Que voulait-elle signifier au juste ? Que les années auraient tôt fait de s’enfuir ? ou bien que leur réalité serait probablement décevante ?

Mon frère, qui vient d’avoir vingt ans, a droit d’espérer encore mille belles heures ; et il affirma : « Ça ne me fait rien. J’aimerais cela quand même, savoir ! » Ce désir fou, il me hante également. Il me taquine le matin au sortir des songes de la nuit, il me harcèle le soir, dans le calme qui précède le sommeil. Le jour, si je suis seule, si je pense le moindrement, il prend sa part de mes pensées. Je sonde, je cherche, j’espère ou je désespère. Parfois, je compte sur une vie remplie, et bonne en dépit des épreuves qui passent. D’autres fois, j’ai peur d’avoir une existence unie, toujours pareille, et qui m’ennuie d’avance, tellement, que j’aimerais autant ne pas la continuer, si je savais. Et illogique, je veux savoir malgré tout.
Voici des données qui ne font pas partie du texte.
### config.mk
export PLATFORM = sky130hd
export DESIGN_NAME = playback_sequencer_flat
export DESIGN_NICKNAME = d
export VERILOG_FILES = /design/src/rtl/playback_sequencer_if.sv /design/src/rtl/playback_sequencer.sv /design/src/flat_wrapper.sv
export SDC_FILE = /design/constraint.sdc
export NUM_CORES = 1
export LEC_CHECK = 0
export CORE_MARGIN = 4
export CORE_UTILIZATION = 63
export DETAILED_ROUTE_END_ITERATION = 8
export DONT_BUFFER_PORTS = 1
export GPL_ROUTABILITY_DRIVEN = 0
export PLACE_DENSITY = 0.79
export SLEW_MARGIN = 25
export SYNTH_ARGS = -nofsm -noshare
export SYNTH_HDL_FRONTEND = slang
export SYNTH_SLANG_ARGS = --single-unit
### constraint.sdc
create_clock -name clk -period 2.94 [get_ports clk]
set_input_delay 0.441 -clock clk [delete_from_list [all_inputs] [get_ports clk]]
set_output_delay 0.441 -clock clk [all_outputs]
set_load 0.01 [all_outputs]
### src/rtl/playback_sequencer_if.sv
// Read-port bus between the playback sequencer and the note RAM.
// The RAM returns mem_q one cycle after the mem_rd strobe.
interface playback_sequencer_if #(
    parameter int unsigned ADDR_W = 6
);
    logic [ADDR_W-1:0] mem_addr;
    logic              mem_rd;
    logic [31:0]       mem_q;

    modport master (
        output mem_addr,
        output mem_rd,
        input  mem_q
    );

    modport slave (
        input  mem_addr,
        input  mem_rd,
        output mem_q
    );
endinterface

### src/rtl/playback_sequencer.sv
// Steps through the note RAM once per tempo tick and decodes each word into per-string
// fret codes with a timed note gate for the tone generator.
module playback_sequencer #(
    parameter int unsigned ADDR_W      = 6,
    parameter logic [23:0] GATE_CYCLES = 24'd5000000
) (
    input  logic                 clk,
    input  logic                 reset,
    input  logic                 start,
    input  logic                 stop,
    input  logic                 loop,
    input  logic                 tick,
    input  logic [ADDR_W-1:0]    last_addr,
    playback_sequencer_if.master mem_bus,
    output logic [17:0]          fret,
    output logic                 note_strobe,
    output logic                 note_gate,
    output logic                 busy,
    output logic                 done
);

    typedef enum logic [2:0] {StIdle, StRead, StCapture, StArm, StLast} state_e;

    state_e              state_q, state_d;
    logic [ADDR_W-1:0]   addr_q, addr_d;
    logic [31:0]         hold_q, hold_d;
    logic [17:0]         fret_q, fret_d;
    logic                strobe_q, strobe_d;
    logic                done_q, done_d;
    logic                pend_q, pend_d;
    logic [23:0]         gate_cnt_q, gate_cnt_d;
    logic [17:0]         decoded;

    // Bit 6k+s marks string s at position k (0 = open, 1..4 = bar); highest k wins.
    function automatic logic [17:0] decode_word(input logic [31:0] w);
        logic [17:0] f;
        f = '0;
        for (int s = 0; s < 6; s++) begin
            for (int k = 0; k < 5; k++) begin
                if (w[6*k+s]) f[3*s +: 3] = 3'(k + 1);
            end
        end
        return f;
    endfunction

    always_comb begin
        state_d    = state_q;
        addr_d     = addr_q;
        hold_d     = hold_q;
        fret_d     = fret_q;
        strobe_d   = 1'b0;
        done_d     = 1'b0;
        pend_d     = pend_q;
        gate_cnt_d = (gate_cnt_q != 24'd0) ? gate_cnt_q - 24'd1 : 24'd0;
        decoded    = decode_word(hold_q);

        unique case (state_q)
            StIdle: begin
                if (start) begin
                    state_d = StRead;
                    addr_d  = '0;
                end
            end
            StRead: begin
                if (tick) pend_d = 1'b1;
                state_d = StCapture;
            end
            StCapture: begin
                if (tick) pend_d = 1'b1;
                hold_d  = mem_bus.mem_q;
                state_d = StArm;
            end
            StArm: begin
                if (tick || pend_q) begin
                    pend_d     = 1'b0;
                    fret_d     = decoded;
                    strobe_d   = 1'b1;
                    // A silent word cuts the previous note off immediately.
                    gate_cnt_d = (decoded != 18'd0) ? GATE_CYCLES : 24'd0;
                    if (addr_q != last_addr) begin
                        addr_d  = addr_q + 1'b1;
                        state_d = StRead;
                    end else if (loop) begin
                        addr_d  = '0;
                        state_d = StRead;
                    end else begin
                        state_d = StLast;
                    end
                end
            end
            StLast: begin
                if (tick) begin
                    fret_d     = '0;
                    gate_cnt_d = 24'd0;
                    done_d     = 1'b1;
                    state_d    = StIdle;
                end
            end
            default: state_d = StIdle;
        endcase

        // Abort overrides everything, including a simultaneous start or completion.
        if (stop) begin
            state_d    = StIdle;
            addr_d     = '0;
            fret_d     = '0;
            strobe_d   = 1'b0;
            done_d     = 1'b0;
            pend_d     = 1'b0;
            gate_cnt_d = 24'd0;
        end
    end

    always_ff @(posedge clk or posedge reset) begin
        if (reset) begin
            state_q    <= StIdle;
            addr_q     <= '0;
            hold_q     <= '0;
            fret_q     <= '0;
            strobe_q   <= 1'b0;
            done_q     <= 1'b0;
            pend_q     <= 1'b0;
            gate_cnt_q <= 24'd0;
        end else begin
            state_q    <= state_d;
            addr_q     <= addr_d;
            hold_q     <= hold_d;
            fret_q     <= fret_d;
            strobe_q   <= strobe_d;
            done_q     <= done_d;
            pend_q     <= pend_d;
            gate_cnt_q <= gate_cnt_d;
        end
    end

    assign mem_bus.mem_addr = addr_q;
    assign mem_bus.mem_rd   = (state_q == StRead);
    assign fret             = fret_q;
    assign note_strobe      = strobe_q;
    assign note_gate        = (gate_cnt_q != 24'd0);
    assign busy             = (state_q != StIdle);
    assign done             = done_q;

endmodule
Mais mon esprit chrétien réprouve et combat cette façon d’anticiper sur les peines possibles. Il est mal qu’une déception nous abatte, qu’on soit affligé à l’extrême pour rien, parce que, par exemple, on souffre des défauts des amitiés humaines. Ces heures-là sont des méchantes.
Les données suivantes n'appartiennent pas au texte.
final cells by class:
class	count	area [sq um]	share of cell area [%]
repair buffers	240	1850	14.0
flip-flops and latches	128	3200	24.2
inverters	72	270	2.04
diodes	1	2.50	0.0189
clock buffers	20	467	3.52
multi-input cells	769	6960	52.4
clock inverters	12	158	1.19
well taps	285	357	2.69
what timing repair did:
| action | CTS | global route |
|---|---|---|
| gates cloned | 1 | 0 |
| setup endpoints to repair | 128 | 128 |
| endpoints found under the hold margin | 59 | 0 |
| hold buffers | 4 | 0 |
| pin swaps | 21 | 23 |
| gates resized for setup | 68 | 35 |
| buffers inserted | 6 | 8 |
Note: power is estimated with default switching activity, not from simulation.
--- src/rtl/vx_gpr_writeback_lock_arb.sv ---
// Round-robin arbiter that locks onto one input from sop to eop so multi-beat sequences stay whole.
module vx_gpr_writeback_lock_arb #(
   parameter int unsigned NUM_INPUTS = 4
) (
   input  logic                  clk,
   input  logic                  reset_n,
   input  logic [NUM_INPUTS-1:0] valid,
   input  logic [NUM_INPUTS-1:0] sop,
   input  logic [NUM_INPUTS-1:0] eop,
   output logic [NUM_INPUTS-1:0] grant
);

   if (NUM_INPUTS == 1) begin : g_single
      logic unused_arb;
      assign unused_arb = ^{clk, sop, eop};
      assign grant      = valid & reset_n;
   end else begin : g_rr
      localparam int unsigned IdxW = $clog2(NUM_INPUTS);
      localparam logic [IdxW-1:0] LastIdx = IdxW'(NUM_INPUTS - 1);

      logic [IdxW-1:0] rr_ptr_q, rr_ptr_d;
      logic [IdxW-1:0] lock_id_q, lock_id_d;
      logic            lock_q, lock_d;
      logic [IdxW-1:0] gnt_idx;
      logic            gnt_any;
      int unsigned     idx;

      always_comb begin
         gnt_any = 1'b0;
         gnt_idx = '0;
         idx     = 0;
         if (lock_q) begin
            gnt_any = valid[lock_id_q];
            gnt_idx = lock_id_q;
         end else begin
            for (int unsigned k = 0; k < NUM_INPUTS; k++) begin
               idx = (int'(rr_ptr_q) + k) % NUM_INPUTS;
               if (!gnt_any && valid[idx]) begin
                  gnt_any = 1'b1;
                  gnt_idx = idx[IdxW-1:0];
               end
            end
         end
      end

      // Ready must drop the moment reset asserts, even with valids still high.
      always_comb begin
         grant = '0;
         if (gnt_any && reset_n) grant[gnt_idx] = 1'b1;
      end

      always_comb begin
         lock_d    = lock_q;
         lock_id_d = lock_id_q;
         rr_ptr_d  = rr_ptr_q;
         if (gnt_any) begin
            if (sop[gnt_idx] && !eop[gnt_idx]) begin
               lock_d    = 1'b1;
               lock_id_d = gnt_idx;
            end else if (eop[gnt_idx]) begin
               lock_d   = 1'b0;
               // The finishing unit becomes lowest priority next cycle.
               rr_ptr_d = (gnt_idx == LastIdx) ? '0 : gnt_idx + 1'b1;
            end
         end
      end

      always_ff @(posedge clk or negedge reset_n) begin
         if (!reset_n) begin
            lock_q    <= 1'b0;
            lock_id_q <= '0;
            rr_ptr_q  <= '0;
         end else begin
            lock_q    <= lock_d;
            lock_id_q <= lock_id_d;
            rr_ptr_q  <= rr_ptr_d;
         end
      end
   end

endmodule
Quand elles passent, je ne cesse pourtant pas de songer aux années qui viennent. Je vois à la loupe les désillusions qui ont meurtri ceux qui sont plus âgés que moi ; j’aperçois les modifications qu’a dû subir leur idéal, l’amoindrissement moral et intellectuel qui paraît leur être venu avec les années. Et je bondis en moi-même, je me révolte, je ne veux pas d’une destinée semblable. On dirait alors que j’ai oublié le soleil du bon Dieu. Je rumine, je médite, je me reprends de plus belle à désirer savoir ce que je ferai, ce que je réaliserai de mes rêves, ce que j’accomplirai d’actions utiles à mon pays et à mon âme. Mais ma méditation est violente, orageuse, impatiente. Je suis comme le petit enfant qui frappe du pied et crie avec ténacité : « Montrez-moi cela ! Je veux, je veux ! »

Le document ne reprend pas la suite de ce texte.